Closeup of a bee on a blue flower with many petals and green leaves in a garden

Creating a healthy home for pollinators requires planning and maintenance of your landscape.

Growing plants like coneflowers, milkweed, bee balm and other pollinator-friendly plants in your yard is a great start. 

During the fall, take the next step and create a habitat for Minnesota's native bees that will make your yard pollinator-friendly all year long.

Fall cleanup for pollinators

This video shows simple steps for cleaning up your yard in the fall to leave habitat for pollinators.

As you clean up your fall landscapes, think about pollinators and what you can do to help them through the winter and in the spring.

Fall is also a good time to get seeds out for your bee lawn. Over-seeding or seeding bare spots in the lawn with flowering ground covers like white clover and prunella can add ecological value to your lawn.

But, since the majority of bees are ground nesting, also consider leaving some areas of bare ground.

Bee houses

About 80 percent of bee species nest in the ground. About 5 percent of bee species don't make nests, but take over the nests of others. The other 15 percent nest in cavities, using hollow plant stems or holes in wood.

A nesting bee will use mud, leaves or another material to build walls and divide the tunnel into a series of small, sealed cells. Each cell contains a lump of pollen and an egg, and the complete life cycle usually takes one year.

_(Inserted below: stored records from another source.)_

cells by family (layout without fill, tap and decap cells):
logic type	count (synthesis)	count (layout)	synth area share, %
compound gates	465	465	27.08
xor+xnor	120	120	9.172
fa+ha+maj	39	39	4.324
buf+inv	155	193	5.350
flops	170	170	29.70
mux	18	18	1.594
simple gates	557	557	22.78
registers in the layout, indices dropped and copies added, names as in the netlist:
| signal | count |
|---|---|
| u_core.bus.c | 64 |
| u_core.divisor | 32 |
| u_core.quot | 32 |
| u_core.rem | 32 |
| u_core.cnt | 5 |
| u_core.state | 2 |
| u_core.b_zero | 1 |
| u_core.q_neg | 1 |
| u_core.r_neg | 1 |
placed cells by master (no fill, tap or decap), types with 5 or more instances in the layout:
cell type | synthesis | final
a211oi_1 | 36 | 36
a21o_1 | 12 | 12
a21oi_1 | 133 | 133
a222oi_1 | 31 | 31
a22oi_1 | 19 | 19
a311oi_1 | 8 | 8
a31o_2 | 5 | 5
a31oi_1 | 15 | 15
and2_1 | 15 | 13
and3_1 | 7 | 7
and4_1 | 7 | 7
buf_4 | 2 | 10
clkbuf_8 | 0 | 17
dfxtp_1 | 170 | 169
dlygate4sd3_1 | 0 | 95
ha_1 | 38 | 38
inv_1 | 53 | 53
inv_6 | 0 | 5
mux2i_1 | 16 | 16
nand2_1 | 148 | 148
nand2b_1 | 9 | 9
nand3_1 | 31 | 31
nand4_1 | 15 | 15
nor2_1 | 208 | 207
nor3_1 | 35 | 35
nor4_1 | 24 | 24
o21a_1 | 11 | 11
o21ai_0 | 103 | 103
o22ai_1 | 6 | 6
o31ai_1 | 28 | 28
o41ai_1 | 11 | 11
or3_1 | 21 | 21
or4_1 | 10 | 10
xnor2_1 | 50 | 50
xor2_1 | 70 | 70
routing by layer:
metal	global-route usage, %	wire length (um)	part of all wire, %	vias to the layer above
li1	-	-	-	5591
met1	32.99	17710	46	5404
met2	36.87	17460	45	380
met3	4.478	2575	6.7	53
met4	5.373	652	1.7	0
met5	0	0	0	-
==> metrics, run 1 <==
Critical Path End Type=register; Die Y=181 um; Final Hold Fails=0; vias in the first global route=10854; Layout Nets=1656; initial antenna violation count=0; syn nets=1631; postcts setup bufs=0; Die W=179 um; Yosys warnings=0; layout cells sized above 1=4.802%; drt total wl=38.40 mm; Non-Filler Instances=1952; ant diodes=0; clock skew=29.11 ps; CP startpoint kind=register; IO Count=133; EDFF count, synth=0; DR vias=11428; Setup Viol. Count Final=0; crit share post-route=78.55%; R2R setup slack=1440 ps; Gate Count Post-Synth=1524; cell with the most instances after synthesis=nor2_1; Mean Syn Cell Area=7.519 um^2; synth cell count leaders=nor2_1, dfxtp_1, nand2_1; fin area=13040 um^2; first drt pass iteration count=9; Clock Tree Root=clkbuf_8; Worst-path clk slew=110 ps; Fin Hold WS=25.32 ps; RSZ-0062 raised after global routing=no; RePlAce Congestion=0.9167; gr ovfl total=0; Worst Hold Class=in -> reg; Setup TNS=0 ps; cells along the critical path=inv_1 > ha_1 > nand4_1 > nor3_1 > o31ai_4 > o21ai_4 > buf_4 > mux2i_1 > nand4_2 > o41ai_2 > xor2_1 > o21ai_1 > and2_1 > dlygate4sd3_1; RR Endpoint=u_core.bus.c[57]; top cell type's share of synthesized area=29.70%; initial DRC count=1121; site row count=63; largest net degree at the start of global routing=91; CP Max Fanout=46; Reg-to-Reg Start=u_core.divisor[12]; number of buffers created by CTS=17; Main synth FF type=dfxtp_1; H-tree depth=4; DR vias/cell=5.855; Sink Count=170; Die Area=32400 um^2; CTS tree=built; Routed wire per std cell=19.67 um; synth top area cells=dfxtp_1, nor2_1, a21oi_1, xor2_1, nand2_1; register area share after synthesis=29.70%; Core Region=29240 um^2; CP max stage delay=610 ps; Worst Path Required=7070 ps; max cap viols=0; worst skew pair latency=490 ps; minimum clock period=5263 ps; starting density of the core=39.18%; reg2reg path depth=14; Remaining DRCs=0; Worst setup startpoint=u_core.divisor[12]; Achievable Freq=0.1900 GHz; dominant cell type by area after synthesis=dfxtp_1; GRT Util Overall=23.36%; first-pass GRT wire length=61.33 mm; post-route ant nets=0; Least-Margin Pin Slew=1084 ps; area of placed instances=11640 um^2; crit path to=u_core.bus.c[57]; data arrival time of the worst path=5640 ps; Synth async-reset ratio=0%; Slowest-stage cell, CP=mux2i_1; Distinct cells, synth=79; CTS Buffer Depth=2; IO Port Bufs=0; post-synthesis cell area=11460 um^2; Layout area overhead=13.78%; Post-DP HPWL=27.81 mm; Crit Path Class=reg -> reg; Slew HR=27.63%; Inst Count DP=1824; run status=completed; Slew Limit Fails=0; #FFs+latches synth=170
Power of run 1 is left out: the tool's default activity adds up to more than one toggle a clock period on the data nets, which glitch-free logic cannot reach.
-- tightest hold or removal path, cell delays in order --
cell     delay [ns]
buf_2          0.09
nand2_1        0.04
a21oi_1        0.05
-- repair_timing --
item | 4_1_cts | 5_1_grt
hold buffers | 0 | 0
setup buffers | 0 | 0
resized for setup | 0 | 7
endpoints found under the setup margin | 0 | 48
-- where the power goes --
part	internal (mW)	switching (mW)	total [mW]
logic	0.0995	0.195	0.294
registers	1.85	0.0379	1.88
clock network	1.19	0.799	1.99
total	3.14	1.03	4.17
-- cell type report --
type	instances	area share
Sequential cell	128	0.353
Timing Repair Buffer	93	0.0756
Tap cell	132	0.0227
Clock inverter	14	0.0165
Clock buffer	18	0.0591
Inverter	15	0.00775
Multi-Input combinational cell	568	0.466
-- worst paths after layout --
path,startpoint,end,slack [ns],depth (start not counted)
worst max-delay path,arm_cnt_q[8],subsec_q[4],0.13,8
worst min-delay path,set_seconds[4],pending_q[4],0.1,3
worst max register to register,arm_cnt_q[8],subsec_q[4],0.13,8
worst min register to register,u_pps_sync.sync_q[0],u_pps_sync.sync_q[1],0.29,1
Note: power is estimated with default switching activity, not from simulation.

You can attract cavity-nesting bees by providing tunnels in a homemade bee house—like a bird house for bees.

Consider installing a bee house for native bees to nest in during the winter.

  • Any time of year is fine for buying or building and installing a bee house.
  • If you buy a commercially-available mason bee house:
    • It should be at lease eight inches deep with removable or cleanable tunnels.
    • The bee house should be anchored on a tree, fence, deck or house.
    • Place in a spot where it is exposed to morning sun and afternoon shade.
    • Hang it away from vegetation.
  • You can also make homemade bee houses out of blocks of wood drilled with holes.
    • Clean them out every few years.
    • Take the nest down and leave it down for a year so bees can emerge.
    • Clean the house out the next fall and put it back up.

Artificial nests tend to support more non-native bees and parasites than natural nesting areas. It may be better to create a natural habitat for the bees, rather than a house, unless you are trying to study them.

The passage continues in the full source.